Cannabis is a flowering herbal plant that possess over 400 compounds including cannabinoids, terpenes, and flavonoids. Cannabinoids are the molecular compounds found within cannabis, with the two primaries being tetrahydrocannabinol (“THC”) and cannabidiol (“CBD”). There are at least 120 cannabinoids, but we have only identified a handful of these unique compounds and know even less about their individual and synergistic therapeutic capabilities. It is worth noting that while the industry uses the term “strains” to differentiate between plants, this is a misnomer as botanicals do not have “strains”— only viruses and bacteria do. Plants have chemovars, or chemical varieties. These chemovars are what account for the difference in effect.

The major cannabinoids, THC and CBD, were first discovered in the 1940s by American chemist, Roger Adams. Later in the 1960s, Dr. Raphael Mechoulam and his team were the first to isolate and synthesizes these compounds in the lab (prior to the launch of Nixon’s War on Drugs). While research is still nascent because of these policies, we have observed that these two compounds appear to have a modulating relationship (Chung H, 2019) (Russo & Geoffrey, A tale of two cannabinoids: The therapeutic rationale for combining tetrahydrocannabinol and cannabidiol, 2006). In other words, one balances out the other. However, commercial demand for THC or CBD only has led to a selective breeding which minimizes the quantity of these two cannabinoids in any given plant. There are other notable benefits of these compounds in isolation, but they also appear to be vital in the modulation of other therapeutic constituents, such as terpenes (Russo E. , 2011). 

As mentioned, there are only a handful of minor cannabinoids that have been identified.
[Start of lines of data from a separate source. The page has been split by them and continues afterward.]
<file path="config.mk">
export PLATFORM = sky130hd
export DESIGN_NAME = instr_fetch
export DESIGN_NICKNAME = d
export VERILOG_FILES = /design/src/rtl/instr_fetch.sv
export SDC_FILE = /design/constraint.sdc
export NUM_CORES = 1
export LEC_CHECK = 0
export ABC_AREA = 1
export CAP_MARGIN = 40
export CORE_MARGIN = 2
export CORE_UTILIZATION = 30
export DETAILED_ROUTE_END_ITERATION = 10
export HOLD_SLACK_MARGIN = 0.08
export PLACE_DENSITY = 0.58
export SKIP_CTS_REPAIR_TIMING = 1
export SYNTH_ARGS = -nofsm -noshare
export SYNTH_HDL_FRONTEND = slang
export SYNTH_SLANG_ARGS = --single-unit
</file>
<file path="constraint.sdc">
create_clock -name clk -period 5.3 [get_ports clk]
set_clock_uncertainty 0.15 [all_clocks]
set_input_delay 1.325 -clock clk [delete_from_list [all_inputs] [get_ports clk]]
set_output_delay 1.325 -clock clk [all_outputs]
set_load 0.02 [all_outputs]
</file>
<file path="src/rtl/instr_fetch.sv">
// Instruction fetch unit: a two-state request/hold FSM that fetches one word, presents it
// to decode, and picks the next PC (jump, taken beq or sequential) at the decode handoff.
module instr_fetch #(
    parameter logic [31:0] RESET_PC = 32'h00000000
) (
    input  logic        clk,
    input  logic        reset,
    output logic        imem_req,
    output logic [31:0] imem_addr,
    input  logic        imem_ack,
    input  logic [31:0] imem_rdata,
    output logic [31:0] instr,
    output logic [5:0]  opcode,
    output logic [31:0] pc_out,
    output logic [31:0] pc_plus4,
    output logic        instr_valid,
    input  logic        instr_ready,
    input  logic        jump,
    input  logic        branch,
    input  logic        zero,
    input  logic [15:0] branch_offset,
    input  logic [25:0] jump_target
);

    typedef enum logic {StReq, StHold} state_t;

    state_t      state_q, state_d;
    logic [31:0] pc_q, pc_d;
    logic [31:0] instr_q, instr_d;
    logic [31:0] pc_out_q, pc_out_d;
    logic [31:0] branch_disp;
    logic [31:0] next_pc;

    assign imem_addr   = {pc_q[31:2], 2'b00};
    assign instr       = instr_q;
    assign opcode      = instr_q[31:26];
    assign pc_out      = pc_out_q;
    assign pc_plus4    = pc_out_q + 32'd4;
    assign branch_disp = {{14{branch_offset[15]}}, branch_offset, 2'b00};

    // Jump wins over branch when both are asserted.
    always_comb begin
        next_pc = pc_plus4;
        if (jump) begin
            next_pc = {pc_plus4[31:28], jump_target, 2'b00};
        end else if (branch && zero) begin
            next_pc = pc_plus4 + branch_disp;
        end
    end

    always_comb begin
        state_d     = state_q;
        pc_d        = pc_q;
        instr_d     = instr_q;
        pc_out_d    = pc_out_q;
        imem_req    = 1'b0;
        instr_valid = 1'b0;
        unique case (state_q)
            StReq: begin
                // Gated by reset so an in-flight request is withdrawn without waiting for a clock.
                imem_req = ~reset;
                if (imem_ack) begin
                    instr_d  = imem_rdata;
                    pc_out_d = pc_q;
                    state_d  = StHold;
                end
            end
            StHold: begin
                instr_valid = 1'b1;
                if (instr_ready) begin
                    pc_d    = {next_pc[31:2], 2'b00};
                    state_d = StReq;
                end
            end
        endcase
    end

    always_ff @(posedge clk or posedge reset) begin
        if (reset) begin
            state_q  <= StReq;
            pc_q     <= {RESET_PC[31:2], 2'b00};
            instr_q  <= 32'd0;
            pc_out_q <= 32'd0;
        end else begin
            state_q  <= state_d;
            pc_q     <= pc_d;
            instr_q  <= instr_d;
            pc_out_q <= pc_out_d;
        end
    end

endmodule

</file>
==> out/qor.txt <==
Number of endpoints with negative hold slack in the final report: 0
Vias in the first global route: 7633
Commonest register cell after synthesis: sky130_fd_sc_hd__dfrtp_1
Final period demand of the worst path: 4.20 ns
Fill count: 2680
Final Setup Violations: 0
Final cycle utilization of the critical path: 79.2%
Share of total power consumed by net switching: 47.6%
Hold/Removal Path Class: register to register
Placeable core region: 25000 µm²
Total Die Area: 26500 µm²
Clock network power share: 15.0%
Syn avg cell area: 6.56 µm²
Clock sink count: 93
Number of antenna repair diodes: 0
Longest Clk Path Bufs: 2
Register clock-pin slew on the reported worst setup and hold paths: 0.07 ns
Distinct cell type count after synthesis: 42
Total wire length: 27.3 mm
Type of element launching the critical path: register
Reg2reg end: pc_q[13]
Cell-internal power: 2.53 mW
Synthesis-to-layout area growth: 36.9%
Crit-path cells: nand2_2 > nor2_1 > nand2_1 > nor2_2 > xor2_1 > clkdlybuf4s50_1
Critical path class: register to output pin
Headroom to the max-slew limit: 51.0%
Power density relative to cell area: 466 nW/µm²
Reg2reg path depth: 16
Total standard cell area after synthesis: 7550 µm²
Net switching component of the power: 2.29 mW
Total via count after detailed routing: 7809
Maximum number of pins on one net before global-route repair: 47
Critical path buffers and inverters: 1
Starting density of the core: 30.2%
Die Ht: 163 µm
Global route total overflow: 0
Part of the power in combinational logic: 60.7%
CTS Buf Count: 9
Fraction of the yosys area taken by sequential cells: 30.8%
EDFF count, synth: 0
Sequential share of power: 24.3%
Port Buffer Count: 210
Number of antenna violations at the first check in global routing: 0
Maximum clock frequency: 238 MHz
Crit path DAT: 2.72 ns
Clock H-tree levels: 3
Global-route wire length before repair: 42.1 mm
DR DRC count: 0
Drt first pass iters: 5
Hold wc startpoint: instr[0]
Number of stages on the worst hold path: 1
Pin slew with the least headroom to its limit: 0.734 ns
Insertion delay of the later-clocked pin in the worst-skew pair: 0.36 ns
Fraction of layout cells with a size suffix above 1: 8.31%
Result of the run: finished, final reports clean
Cell with the largest stage delay on the worst path: sky130_fd_sc_hd__clkdlybuf4s50_1
Routed wirelength normalized by instance count: 16.2 µm
Max-slew violation count: 0
Fraction of registers with async set/reset: 100%
Endpoint type of the worst setup path: output pin
Width of the die: 163 µm
Crit-path leading delay family: buffers and inverters
Multi-input gate area in the final layout: 4360 µm²
Mapped Cells: 1151
Count of boundary I/O pins: 217
Number of flip-flops and latches in the synthesized netlist: 93
Detailed Place HPWL: 22.4 mm
Total GRT Usage: 20.9%
Routability congestion estimate: 0.950
Hold path endpoint: instr[0]
Violation count after the first detailed-routing iteration: 454
Cell Rows: 58
Required time of the critical path: 3.83 ns
Highest fanout seen on the critical path: 5
Maximum capacitance violations: 0
Clock tree root buffer cell: sky130_fd_sc_hd__clkbuf_16
Peak supply drop: 234 µV
Avg Vias per Cell: 4.62
Setup Total Neg Slack: 0 ns
Worst reg2reg setup slack: 1.75 ns
# nets final: 1473
Sequential cell area: 2330 µm²
Startpoint of the worst register-to-register path: pc_out[10]
Static Leakage: 5.21 nW
Synth Warn #: 0
Setup repair after global routing missed its margin: false
Largest incremental delay on the critical path: 0.71 ns
Post-route worst hold slack: 0.357 ns
Final ANT Viol Nets: 0
CTS tree: yes
Beginning of the critical path: pc_out[10]
-- per-layer routing --
layer	part of all wire [%]	GRT usage (%)	routed length [µm]	up-vias
met3	7.4	4.63	2030	39
met1	44	27.2	12000	3531
met5	0	0	0	-
li1	-	-	-	3977
met2	46	34.2	12500	262
met4	2.8	6.92	759	0
-- sequential cells by signal, summed over array words and instances (netlist names) --
signal	count
pc_out	30
instr	32
state_q	1
pc_q	30
-- layout by cell type (no fill, tap or decap), drive strengths merged, types with 3 or more instances in the layout --
| master | n |
|---|---|
| or2 | 6 |
| inv | 183 |
| xor2 | 10 |
| nand3 | 76 |
| o21ai | 43 |
| nand2 | 406 |
| a21oi | 43 |
| o211ai | 3 |
| nand3b | 4 |
| a22oi | 4 |
| and2 | 10 |
| mux2 | 36 |
| dfrtp | 93 |
| clkbuf | 10 |
| xnor2 | 5 |
| nor2 | 126 |
| clkdlybuf4s50 | 210 |
| buf | 13 |
| conb | 6 |
| nor3 | 14 |
| nand4 | 8 |
| clkinv | 6 |
| ha | 36 |
-- worst max-delay path by stage --
stage | endpoint | slack (ns) | depth (start not counted)
floorplan | instr[0] | 1.40 | 1
global placement | imem_req | 1.26 | 3
detailed placement | imem_req | 1.26 | 3
CTS | pc_plus4[30] | 1.10 | 10
global route | pc_plus4[30] | 0.92 | 10
finish | pc_plus4[12] | 1.10 | 6
-- cell families after synthesis --
kind of cell	count (synthesis)	share of synthesized area [%]
AOI/OAI and AO/OA	98	6.96
and+or+nand+nor	651	37.0
muxes	36	5.37
DFF	93	30.8
other	1	0.0497
xor gates and xnor gates	15	1.84
adders and majority gates	37	6.23
buffers and inverters	220	11.7
-- stage by stage --
| stage | setup WS (ns) | total power, mW | area, µm² | utilization (%) | instances |
|---|---|---|---|---|---|
| floorplan | 1.40 | 2.86 | 7570 | - | 1156 |
| global placement | 1.26 | 4.08 | 9990 | 40.0 | 1673 |
| detailed placement | 1.26 | 4.09 | 10000 | 40.1 | 1674 |
| CTS | 1.10 | 4.85 | 10300 | 41.4 | 1690 |
| global route | 0.922 | 5.19 | 10300 | 41.4 | 1690 |
| finish | 1.10 | 4.82 | 10300 | 41.4 | 1690 |
-- power by group through the flow --
stage                     Sequential, mW  Combinational [mW]  Clock, mW
final                               1.17                2.93      0.722
after global routing                1.21                3.21      0.769
after CTS                           1.17                2.93      0.744
after detailed placement            1.18                2.92          0
after global placement              1.18                2.90          0
after floorplan                     1.38                1.48          0
-- layout make-up --
type / count / area share (%)
sequential: 93 / 22.5
clock buffer: 10 / 2.22
tap: 330 / 4.00
multi-input combinational: 843 / 42.2
timing repair buffer: 223 / 21.4
inverter: 185 / 6.74
clock inverter: 6 / 0.908
-- cell usage after synthesis (all sizes together), types with 8 or more instances --
master / number / area, µm²
o21ai: 43 / 223
mux2: 36 / 405
nand3: 76 / 398
inv: 181 / 679
buf: 22 / 143
nand2: 406 / 1580
nor2: 126 / 534
dfrtp: 93 / 2330
clkbuf: 13 / 48.8
nor3: 14 / 91.3
nand4: 8 / 50.1
xor2: 10 / 87.6
and2: 10 / 67.6
a21oi: 43 / 215
ha: 36 / 450
Power figures use the tool's default switching activity.
==> patch 1, RTL diff (config.mk and constraints unchanged) <==
Register the input `branch_offset` before use, cleared by the reset. The logic sees it one clock later. The other inputs are not delayed to match.
--- a/src/rtl/instr_fetch.sv
+++ b/src/rtl/instr_fetch.sv
@@ -24,6 +24,16 @@
 
     typedef enum logic {StReq, StHold} state_t;
 
+    logic [15:0] branch_offset_q;
+
+    always_ff @(posedge clk or posedge reset) begin
+        if (reset) begin
+            branch_offset_q <= '0;
+        end else begin
+            branch_offset_q <= branch_offset;
+        end
+    end
+
     state_t      state_q, state_d;
     logic [31:0] pc_q, pc_d;
     logic [31:0] instr_q, instr_d;
@@ -36,7 +46,7 @@
     assign opcode      = instr_q[31:26];
     assign pc_out      = pc_out_q;
     assign pc_plus4    = pc_out_q + 32'd4;
-    assign branch_disp = {{14{branch_offset[15]}}, branch_offset, 2'b00};
+    assign branch_disp = {{14{branch_offset_q[15]}}, branch_offset_q, 2'b00};
 
     // Jump wins over branch when both are asserted.
     always_comb begin
Behaviour: not the same (Yosys sat finds a counterexample within 4 cycles, from zero or initial values and one cycle with reset high).
==> patch 1 against the original RTL <==
- sequential cell count increased by 16
- synthesized cell count grew 0.78%
- wire length shrank 1.5%
- core utilization is 0.38 points lower
- total power is 6.5% higher
- hold slack improved by 0.0016 ns
- design area rose by 2.8%
- setup slack worse by 0.23 ns
- synthesized area is 4.3% higher
- first-iteration DRC count fell by 14%
- critical path type unchanged
- critical endpoint is now pc_plus4[14]
- highest routed layer unchanged
==> patch 1: results (changes against the original RTL) <==
| Metric | Value |
|---|---|
| Status | complete, no violations |
| CP max FO | 5 (unchanged) |
| Input/output buffers | 210 (unchanged) |
| Clk root buf | clkbuf_16 |
| Worst Hold Class | flop to flop |
| Post-synthesis compound-gate area fraction | 0.0618 (-0.00780) |
| Routed length on met2 | 12500 um (about the same) |
| Family with the most delay on the worst path | buffers and inverters |
| Area of placed instances | 10300 um^2 (+3.2%) |
| Routed wl met3 | 1740 um (-14%) |
| Synth cell count leaders | nand2_1 (402), inv_1 (177), nor2_1 (115), dfrtp_1 (109), nand3_1 (77) |
| WP data arrival | 2.95 ns (+0.23 ns) |
| Synth warn | 0 (unchanged) |
| Wl on met1 | 12200 um (+1.2%) |
| Routed Wire Length | 26900 um (-1.5%) |
| R2R depth | 17 (+1) |
| Ys async rst share | 1.00 (unchanged) |
| CTS buffer count | 9 (unchanged) |
| P_leak | 5.37 nW (+3.1%) |
| Synth cell types | 42 (unchanged) |
| Worst-Margin Slew | 0.862 ns (+0.128 ns) |
| Multi-input gate area | 4290 um^2 (-1.7%) |
| Routability cong. | 0.899 (-5.4%) |
| CTS clk-pin slew, worst paths | 0.09 ns (+0.02 ns) |
| Post-synthesis xor/xnor area fraction | 0.0199 (+0.00146) |
| Largest net degree at the start of global routing | 51 (+8.5%) |
| Most used DFF post-synth | dfrtp_1 |
| Share of cells above drive strength 1 | 0.0690 (-0.0141) |
| Mapped Cells | 1160 (+0.78%) |
| CTS Buffer Depth | 2 (unchanged) |
| First-pass GRT wire length | 41200 um (-2.1%) |
| Synth Area in Adders | 0.0597 (-0.00257) |
| Number of inserted diodes | 0 (unchanged) |
| Nets@finish | 1475 (+0.14%) |
| Filler Cells Inserted | 2685 (+0.19%) |
| Clk Latency, worst-skew pair | 0.37 ns |
| CP peak stage delay | 0.74 ns (+0.03 ns) |
| Dpl hpwl | 21700 um (-2.9%) |
| Vias in the first global route | 7532 (-1.3%) |
| Hold path cells | 1 (unchanged) |
| Fin cells | 1697 (+0.41%) |
| Drt pass-1 iters | 5 (unchanged) |
| Multiplexer area fraction after synthesis | 0.0529 (-0.000788) |
| Ranking of synthesized cells by area | dfrtp_1 (35%), nand2_1 (19%), inv_1 (8.4%) |
| Top Metal Used | met4 |
| Global-route usage over all layers | 0.191 (-0.0177) |
| Initial antenna violation count | 0 (unchanged) |
| # H-tree levels | 3 (unchanged) |
| Iter 0 DRT Violations | 391 (-14%) |
| Max FFs per register | 32 (unchanged) |
| Via density | 4.61 (-0.14%) |
| Pre-CTS setup slack | 1.22 ns (-0.0397 ns) |
| Slowest-stage cell, CP | clkdlybuf4s50_1 |
| NetSw | 2.48 mW (+8.5%) |
| VDD IR-drop max | 0.183 mV (-22%) |
| Post-synthesis sequential area ratio | 0.346 (+0.0381) |
[patch 1: cell types whose count changed in the layout (fill, tap and decap cells not counted), moves of 8 or more]
cell / before / now
nand2_1: 390 / 401
dfrtp_1: 93 / 109
buf_4: 12 / 4
nand2_2: 12 / 3
a21oi_1: 43 / 52
o21ai_0: 36 / 26
[patch 1: final cells by class]
type | instances | share of cell area
Clock buffer | 9 | 0.0212
Clock inverter | 7 | 0.00624
Inverter | 179 | 0.0635
Multi-Input combinational cell | 840 | 0.403
Sequential cell | 109 | 0.257
Tap cell | 335 | 0.0394
Timing Repair Buffer | 218 | 0.210
[patch 1: cells by family (layout without fill, tap and decap cells)]
group,Yosys count,after routing
fa+ha+maj,37,37
compound gates,91,91
other cells,1,6
simple gates,652,652
xor+xnor,17,17
buf+inv,216,413
mux,37,37
flops,109,109
[patch 1: final timing paths]
path | startpoint | to | slack, ns
max reg2reg | pc_out[2]$_DFFE_PP0P_ | pc_q[21]$_DFFE_PP0P_ | 1.55
max | pc_out[2]$_DFFE_PP0P_ | pc_plus4[14] | 0.88
min reg2reg | instr[12]$_DFFE_PP0P_ | instr[12]$_DFFE_PP0P_ | 0.36
min in group asynchronous | reset | state_q$_DFF_PP0_ | 1.15
min | instr[12]$_DFFE_PP0P_ | instr[12]$_DFFE_PP0P_ | 0.36
max in group asynchronous | reset | pc_q[6]$_DFFE_PP0P_ | 2.97
[patch 1: metal layers]
metal,global-route usage,vias up
li1,-,3968
met1,0.245,3605
met2,0.319,232
met3,0.0484,25
met4,0.0548,0
met5,0,-
[patch 1: power groups by stage]
stage	Sequential, mW	Combinational, mW	Clock (mW)
detailed placement	1.30	3.15	0
global placement	1.30	3.12	0
finish	1.29	3.15	0.686
CTS	1.29	3.16	0.709
floorplan	1.52	1.63	0
global route	1.32	3.47	0.733
==> patch 2, RTL diff (config.mk and constraints unchanged) <==
Without the edit above. `instr_q` no longer has a reset.
--- a/src/rtl/instr_fetch.sv
+++ b/src/rtl/instr_fetch.sv
@@ -79,15 +79,17 @@
         if (reset) begin
             state_q  <= StReq;
             pc_q     <= {RESET_PC[31:2], 2'b00};
-            instr_q  <= 32'd0;
             pc_out_q <= 32'd0;
         end else begin
             state_q  <= state_d;
             pc_q     <= pc_d;
-            instr_q  <= instr_d;
             pc_out_q <= pc_out_d;
         end
     end
 
+    always_ff @(posedge clk) begin
+        instr_q <= instr_d;
+    end
+
 endmodule
 
Function: changed (a bounded check fails within 4 cycles, from zero or initial values and one cycle with reset high).
==> patch 2 against the original RTL <==
- global-route usage is essentially flat
- design area is 3.1% lower
- synthesized area down 3.8%
- setup slack worse by 0.27 ns
- sequential cell count unchanged
- total power shrank 9.7%
- maximum frequency fell by 6.0%
- wire length fell by 2.3%
- largest cell class unchanged
==> patch 2: results (changes against the original RTL) <==
| Metric | Value |
|---|---|
| Placed cell count | 1648 (-1.6%) |
| Vias in the first global route | 7150 (-6.3%) |
| R2R setup slack | 1.51 ns (-0.24 ns) |
| Nets@finish | 1458 (-1.0%) |
| WP data arrival | 2.99 ns (+0.27 ns) |
| Crit path launch | pc_out[3]$_DFFE_PP0P_ |
| Routed Wire Length | 26700 um (-2.3%) |
| Status | complete, no violations |
| End of the worst hold path | pc_q[19]$_DFFE_PP0P_ |
| Routability cong. | 0.922 (-3.0%) |
| Ranking of synthesized cells by area | nand2_1 (23%), dfrtp_1 (21%), edfxtp_1 (13%) |
| Worst-Margin Slew | 0.772 ns (+0.0379 ns) |
| Post-synthesis xor/xnor area fraction | 0.0181 (-0.000311) |
| Drt wl/cell | 16.0 um (-0.80%) |
| Share of cells above drive strength 1 | 0.0439 (-0.0392) |
| CP Capture Point | pc_plus4[30] |
| Post-synth EDFFs | 32 (+32) |
| Largest net degree at the start of global routing | 51 (+8.5%) |
| Iter 0 DRT Violations | 590 (+30%) |
| Hold path cells | 2 (+1) |
| Seq pwr share | 0.261 (+0.018) |
| Via density | 4.60 (-0.40%) |
| Post-synthesis sequential area ratio | 0.342 (+0.0342) |
| Clk pwr share | 0.153 (+0.003) |
| Synth cell count leaders | nand2_1 (449), inv_1 (176), nor2_1 (114), nand3_1 (72), dfrtp_1 (61) |
| First-pass GRT wire length | 41200 um (-2.2%) |
| Mapped Cells | 1136 (-1.3%) |
| Multiplexer area fraction after synthesis | 0 (-0.0537) |
| Clock group | 0.667 mW (-7.6%) |
| Pre-CTS setup slack | 1.26 ns (-0.00207 ns) |
| VDD IR-drop max | 0.243 mV (+3.8%) |
| Critical R2R Capture | pc_q[12]$_DFFE_PP0P_ |
| Ys async rst share | 0.656 (-0.344) |
| Fmax | 224 MHz (-6.0%) |
| Post-synthesis compound-gate area fraction | 0.0673 (-0.00226) |
| Hold Startpoint | pc_q[19]$_DFFE_PP0P_ |
==> patch 2: final cells by class <==
class / count / area (um^2)
Timing Repair Buffer: 222 / 2200
Fill cell: 2474 / 13600
Sequential cell: 93 / 2490
Multi-Input combinational cell: 834 / 3950
Clock inverter: 7 / 80.1
Tap cell: 319 / 399
Inverter: 180 / 676
Clock buffer: 9 / 225
==> patch 2: critical path: cells and delay by family, from the launching register on <==
family | cells | cell delay (ns)
buf+inv | 3 | 0.91
flops | 1 | 0.46
fa+ha+maj | 1 | 0.34
simple gates | 6 | 0.91
==> patch 2: per-stage QoR <==
stage               instance area (um^2)  hold WS, ns
floorplan                           7280        0.460
global placement                    9700        0.342
detailed placement                  9710        0.341
CTS                                10000        0.361
global route                       10000        0.393
finish                             10000        0.360
==> patch 2: per-layer routing <==
| layer | part of all wire | GRT usage |
|---|---|---|
| met3 | 0.075 | 0.0345 |
| met5 | 0 | 0 |
| met1 | 0.46 | 0.290 |
| met4 | 0.019 | 0.0533 |
| met2 | 0.45 | 0.335 |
They are referred to as the “minors” because they lack prevalence in the plant. Today, the market has mostly demanded high THC or CBD varieties, which has led to a lack in diversity between cannabinoids for commercial products. It does not mean that their therapeutic potential is any less than the majors. We simply have not had enough time (or legality) to research and evaluate the multitude of potential effects. Furthermore, we believe the minors will play a greater role in the years to come. Until that time, the major cannabinoids will be the primary focus in the determination of therapeutic potential.

The demand for high THC or CBD narrows the cannabinoid assortment found in today’s commercial markets. The chemical variety amongst cannabis products is largely due to their terpene profiles (Casano, 2011). The indica/sativa/hybrid “effects” classification model is not based on these profiles and are largely inaccurate and unreliable. Since the cannabinoid diversity is limited to primarily THC and CBD, we can focus on the terpene profiles to deduce the expected effect (LaVigne, Hecksel, Keresztes, & Streicher, 2020).

Terpenes are the drivers behind the smell and help modulate effect. For example, when your nose detects that zesty tang of a lemon or orange, that is the terpene limonene. Because terpenes are so abundant in plants, they have been studied for decades for different use cases from essential oils to homeopathy herbal blends. Like cannabinoids, they possess their own therapeutic properties (Lewis, Russo, & Smith, 2018). Cannabis is also one of the richest natural sources of terpenes allowing us to dive deeper into their use cases.

Flavonoids are responsible for the taste of the flower. These compounds may also hold unique therapeutic properties, but more research is needed before determining their effects. For the purposes of our discussion, we will only evaluate the relationship between terpenes and cannabinoids but do not rule out their potential.

The Endocannabinoid System (“ECS”)

In 1992, Dr. Mechoulam led a team of researchers who discovered the first endocannabinoid (from Greek “endo” meaning “from within”), cannabinoids naturally produced in the body (Mechoulam, et al., 1992). The team aptly named the molecule anandamide after the Sanskrit word meaning “bliss”. Shortly after, a second endocannabinoid, 2-AG, was also discovered. The detection and synthesis of these compounds proved cannabinoids were naturally produced by the body. Later investigations would reveal an entire cell-signaling system previously unknown to humanity, the endocannabinoid system (or ECS). Incredibly, we have now come to realize that all vertebrates have an ECS. This fact means that the ECS is older than homo sapiens.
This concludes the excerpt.